Page 4 of 12
DR15.1-2 | Pyoderma Presentation and Antimicrobial Treatment — Summary & Reflection
KEY TAKEAWAYS
Pyoderma is a pyogenic bacterial skin infection caused predominantly by Staphylococcus aureus and Streptococcus pyogenes, classified by depth and mechanism. Superficial types: non-bullous impetigo (honey-crust, Staph ± Strep), bullous impetigo (Staph exfoliative toxin), and ecthyma (deeper, ulcerative). Follicular types: folliculitis, furuncle (boil), and carbuncle (coalescing furuncles, common in diabetics).

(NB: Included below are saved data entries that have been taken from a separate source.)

What follows belongs to an exercise in optimizing a design on an open flow for small area; a production flow would make more cautious choices.
In this exercise RTL edits were held to simulation tests only and were not proved equivalent to the original.

== v12 ==
==> flow/design.v (excerpt) <==
module stitch_decode (
    input  wire        clk,
    input  wire        rst,
    input  wire [63:0] cfg_desc_a,
    input  wire [63:0] cfg_desc_b,
    input  wire [23:0] cfg_tcorr,
    input  wire [11:0] cfg_phase,
    input  wire [8:0]  cfg_port,
    input  wire [55:0] frame_start,
    input  wire [28:0] frame_len,
    input  wire        cast_on,
    input  wire        in_valid,
    input  wire [1:0]  in_sync,
    input  wire [63:0] in_payload,
    input  wire [51:0] in_arrival,
    input  wire        in_skip1,
    output wire        out_hit1_valid,
    output wire [63:0] out_hit1_word,
    output wire        out_hit2_valid,
    output wire [63:0] out_hit2_word,
    output reg  [28:0] out_ptime,
    output wire        out_close,
    output wire        out_close_hit2,
    output wire        out_sync_err,
    output wire        out_crc_err,
    output wire        out_unknown,
    output wire [1:0]  out_order,
    output wire [1:0]  out_gap,
    output wire [1:0]  out_badchan,
    output reg         out_desc_invalid
);
    function [63:0] shr;
        input [63:0] x;
        input [5:0]  s;
        integer k, j;
        reg [63:0] y;
        begin
            y = x;
            for (k = 5; k >= 0; k = k - 1)
                if (s[k])
                    for (j = 0; j + (1 << k) < 64; j = j + 1)
                        y[j] = y[j + (1 << k)];
            shr = y;
        end
    endfunction
    function [63:0] rotr;
        input [63:0] x;
        input [5:0]  s;
        integer k, j;
        reg [63:0] y;
        reg [63:0] t;
        begin
            y = x;
            for (k = 5; k >= 0; k = k - 1) begin
                t = y;
                if (s[k])
                    for (j = 0; j < 64; j = j + 1)
                        y[j] = t[(j + (1 << k)) % 64];
            end
            rotr = y;
        end
    endfunction
    wire [1:0]  d_mode       = cfg_desc_a[63:62];
    wire        d_hpb        = cfg_desc_a[61];
    wire        d_check      = cfg_desc_a[60];
    wire [7:0]  d_chan_count = cfg_desc_a[59:52];
    wire [5:0]  d_chan_pos   = cfg_desc_a[51:46];
    wire [2:0]  d_chan_w     = cfg_desc_a[45:43];
    wire [5:0]  d_val_pos    = cfg_desc_a[42:37];
    wire [3:0]  d_val_w      = cfg_desc_a[36:33];
    wire [2:0]  d_val_rsh    = cfg_desc_a[32:30];
    wire [5:0]  d_time_pos   = cfg_desc_a[29:24];
  ...
clock: 25.0 ns
lec_check: 0
abc_area: 1
cap_margin: 20
core_margin: 2
core_utilization: 50
cts_buf_list: sky130_fd_sc_hd__clkbuf_8 sky130_fd_sc_hd__clkbuf_16
cts_cluster_diameter: 100
cts_cluster_size: 24
place_density: 0.85
slew_margin: 20
standard.sh (not shown) runs the stock make flow with config.mk's settings and CLKGATE_MAP_FILE= SYNTH_SCRIPT=/design/flow/synth_recipe.tcl, a recipe that flattens the netlist after the stock synthesis.
==> flow/flow/run.sh <==
#!/bin/bash
# The standard layout (standard.sh) with two changes:
#  - synthesis maps the logic with an area-oriented ABC script
#    (flow/abc_synth.tcl wraps synth_recipe.tcl; registers are untouched)
#  - ports are buffered by sky130_fd_sc_hd__buf_1
set -euo pipefail
here=$(pwd)
sed "s#SYNTH_SCRIPT=[^ ]*synth_recipe.tcl#SYNTH_SCRIPT=$here/flow/abc_synth.tcl#" standard.sh > my_standard.sh
grep -q "SYNTH_SCRIPT=$here/flow/abc_synth.tcl" my_standard.sh
export BUFFER_PORTS_ARGS="-buffer_cell sky130_fd_sc_hd__buf_1"
bash my_standard.sh > standard.log 2>&1
==> flow/flow/abc_area_min.script <==
strash; &get -n; &st; &dch; &nf -a; &put; topo; stime -c; buffer -c; upsize -c; dnsize -c
==> flow/flow/abc_synth.tcl <==
# The standard flow's synthesis (synth_recipe.tcl, beside this flow's folder), with ABC
# mapping the logic by the area-oriented script abc_area_min.script
set flow_dir [file dirname [file normalize [info script]]]
proc abc {args} {
  global flow_dir
  set i [lsearch -exact $args -script]
  if { $i >= 0 } { lset args [expr {$i + 1}] $flow_dir/abc_area_min.script }
  yosys abc {*}$args
}
source [file dirname $flow_dir]/synth_recipe.tcl
The inputs of v1 differ from those of v12 as listed below.
Settings: CORE_UTILIZATION: 50 -> 60.
- Register share of the cell area essentially unchanged between v1 and v12.
- | met1 global-route usage | lower: v12 |
- Summary of the comparison: endpoint required time on the critical path is higher in v1, relative to v12.
- When v1 is set beside v12, its die height turns out to be about 9% smaller.
- v1 finished every stage and its layout cleared the timing, DRC and antenna checks.
What v44 does differently from v1 at the input level:
Settings: PLACE_DENSITY no longer set, was 0.85.
### Flow results
Total global-route track usage in v44 is 0.73 points below v1.
v44 vs v1, worst hold-check slack went up by 0.0091 ns.
Per the comparison of v44 with v1, wire length of the first global-routing pass down 4600 µm; final standard cell area without fillers did not really move.
Any difference in share of final-layout standard cells stronger than drive strength 1 between v44 and v1 is small enough to ignore.
v1 → v44: critical path depth lost about 3%; area fraction in and, or, nand and nor cells after synthesis did not really move.

========
pepper:
stitch_decode, a different RTL version from the one above (not shown whole).
For scale: roughly 4700 cells after synthesis, about 660 flip-flops, about 43000 sq um of cells after synthesis.
Settings: LEC_CHECK=0, ABC_AREA=1, CAP_MARGIN=20, CORE_MARGIN=2, CORE_UTILIZATION=50, CTS_BUF_LIST=sky130_fd_sc_hd__clkbuf_16, CTS_CLUSTER_DIAMETER=100, CTS_CLUSTER_SIZE=28, SLEW_MARGIN=20; clock period 25.0 ns.
Scripts as last shown in full above: flow/flow/run.sh, flow/flow/abc_area_min.script, flow/flow/abc_synth.tcl
What willow does differently from pepper at the input level:
- a deleted CTS_CLUSTER_SIZE that had been 28
- a deleted CTS_CLUSTER_DIAMETER that had been 100
- a change of CTS_BUF_LIST from sky130_fd_sc_hd__clkbuf_16 to sky130_fd_sc_hd__clkbuf_4 sky130_fd_sc_hd__clkbuf_8
Findings:
On final clock period utilization by the worst path, willow and pepper are neck and neck. Summary of willow over pepper: final antenna diode count now larger.
Here is what was changed in the inputs of cedar compared with willow.
- CTS_CLUSTER_SIZE now 24, previously not set
- CTS_CLUSTER_DIAMETER now 100, previously not set
- CTS_BUF_LIST now sky130_fd_sc_hd__clkbuf_8 sky130_fd_sc_hd__clkbuf_16, was sky130_fd_sc_hd__clkbuf_4 sky130_fd_sc_hd__clkbuf_8
--- outcome ---
- willow → cedar: portion of the layout cell area used by clock cells now sits lower, hold slack now sits higher, violation count after the first detailed-route iteration now sits lower, final routed wirelength across all metal layers now sits lower.
- On fmax, cedar tracks willow almost exactly.
Inputs modified between cedar and indigo:
- clearing CTS_CLUSTER_DIAMETER, which used to be 100
- swapping sky130_fd_sc_hd__clkbuf_8 sky130_fd_sc_hd__clkbuf_16 for sky130_fd_sc_hd__clkbuf_4 sky130_fd_sc_hd__clkbuf_8 in CTS_BUF_LIST
- clearing CTS_CLUSTER_SIZE, which used to be 24
==> flow/flow/abc_area_min.script <==
strash; &get -n; &st; &dch; &nf -a; &put; topo; stime -c; dnsize -c
As far as async set-reset flop share out of synthesis goes, cedar and indigo are indistinguishable; the numbers are identical.
Global-route wire length before repair, cedar and indigo, lower one = cedar.
Re final net count: cedar and indigo aren't equal, and the lower value belongs to cedar.
In the metrics for cedar and indigo, the one carrying the lower total routing usage reported by global routing is cedar.

re-timing with driven ports:
How much do the figures lean on ideal ports? The routed layouts below were timed once more, with nothing changed but the port constraints. Step 1 (the two cells are an assumption about what drives the block):
set clk [get_ports {clk}]
set_driving_cell -lib_cell sky130_fd_sc_hd__clkbuf_16 $clk
set_driving_cell -lib_cell sky130_fd_sc_hd__buf_2 [delete_from_list [all_inputs] $clk]
Step 2 times the ports against the registers' clock, not the clock port: input delays grow and output delays shrink by t, the midpoint of the rising clock arrivals with the driver on. Three values: no drivers, after step 1, after step 2; two values: the first two.
run	t, ns	slack for setup (ns)	hold WS [ns]	worst setup path after step 2	worst slew at a driven data input, ns
v12	0.654	4.635 / 4.635 / 4.634	0.323 / 0.323 / 0.323	input to register	0.12
v1	0.653	4.503 / 4.503 / 4.503	0.316 / 0.316 / 0.316	register to register	0.13
v44	0.643	4.873 / 4.873 / 4.612	0.326 / 0.326 / 0.326	input to register	0.13
pepper	0.703	3.274 / 3.274 / 3.274	0.318 / 0.318 / 0.318	register to register	0.15
willow	0.788	3.293 / 3.293 / 3.293	0.300 / 0.300 / 0.300	register to register	0.15
cedar	0.645	3.291 / 3.291 / 3.291	0.317 / 0.317 / 0.317	register to register	0.15
indigo	0.794	3.116 / 3.116 / 3.116	0.301 / 0.301 / 0.301	register to register	0.15
After both steps setup and hold are still met in every run listed. The setup slack of v44, which loses most, moves by 0.000 ns with the drivers and by -0.261 ns with both steps.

Spreading types: erysipelas (Streptococcus pyogenes; sharply-demarcated, raised plaque, face/leg) and cellulitis (ill-defined, deep). SSSS occurs in young children from haematogenous exfoliative toxin and needs admission. Diagnosis is clinical; culture is reserved for recurrent, treatment-failure, or MRSA-suspect cases, with a D-zone test before relying on clindamycin. Topical therapy (mupirocin, fusidic acid) suits localised superficial disease — watch for local irritation, sensitisation, and emerging resistance. Systemic therapy treats extensive, deep, spreading, or toxic disease: anti-staphylococcal beta-lactams (cloxacillin/dicloxacillin, cephalexin, amoxiclav) first-line; a macrolide if penicillin-allergic; and an MRSA-active agent (clindamycin, doxycycline, or cotrimoxazole) when resistance is suspected — each with its own adverse-reaction profile to counsel about. Reading the lesion accurately and matching it to the right drug and route is the core competency.
REFLECT
Think back to a skin infection you have seen during your clinical postings — perhaps an impetiginised child in paediatrics, a boil in a diabetic, or a 'red leg' admitted as cellulitis. Looking back with what you now know, was the lesion correctly identified by its morphology and depth, and was the choice of topical versus systemic therapy and the specific drug appropriate to the likely organism and the patient's allergy status? If you were the prescriber, what would you have counselled the patient about adverse reactions, and how would you have decided whether a culture was needed? Connecting each prescription you witness to the reasoning chain — lesion, organism, route, drug, adverse reaction — is the discipline that turns textbook knowledge into safe, resistance-conscious practice.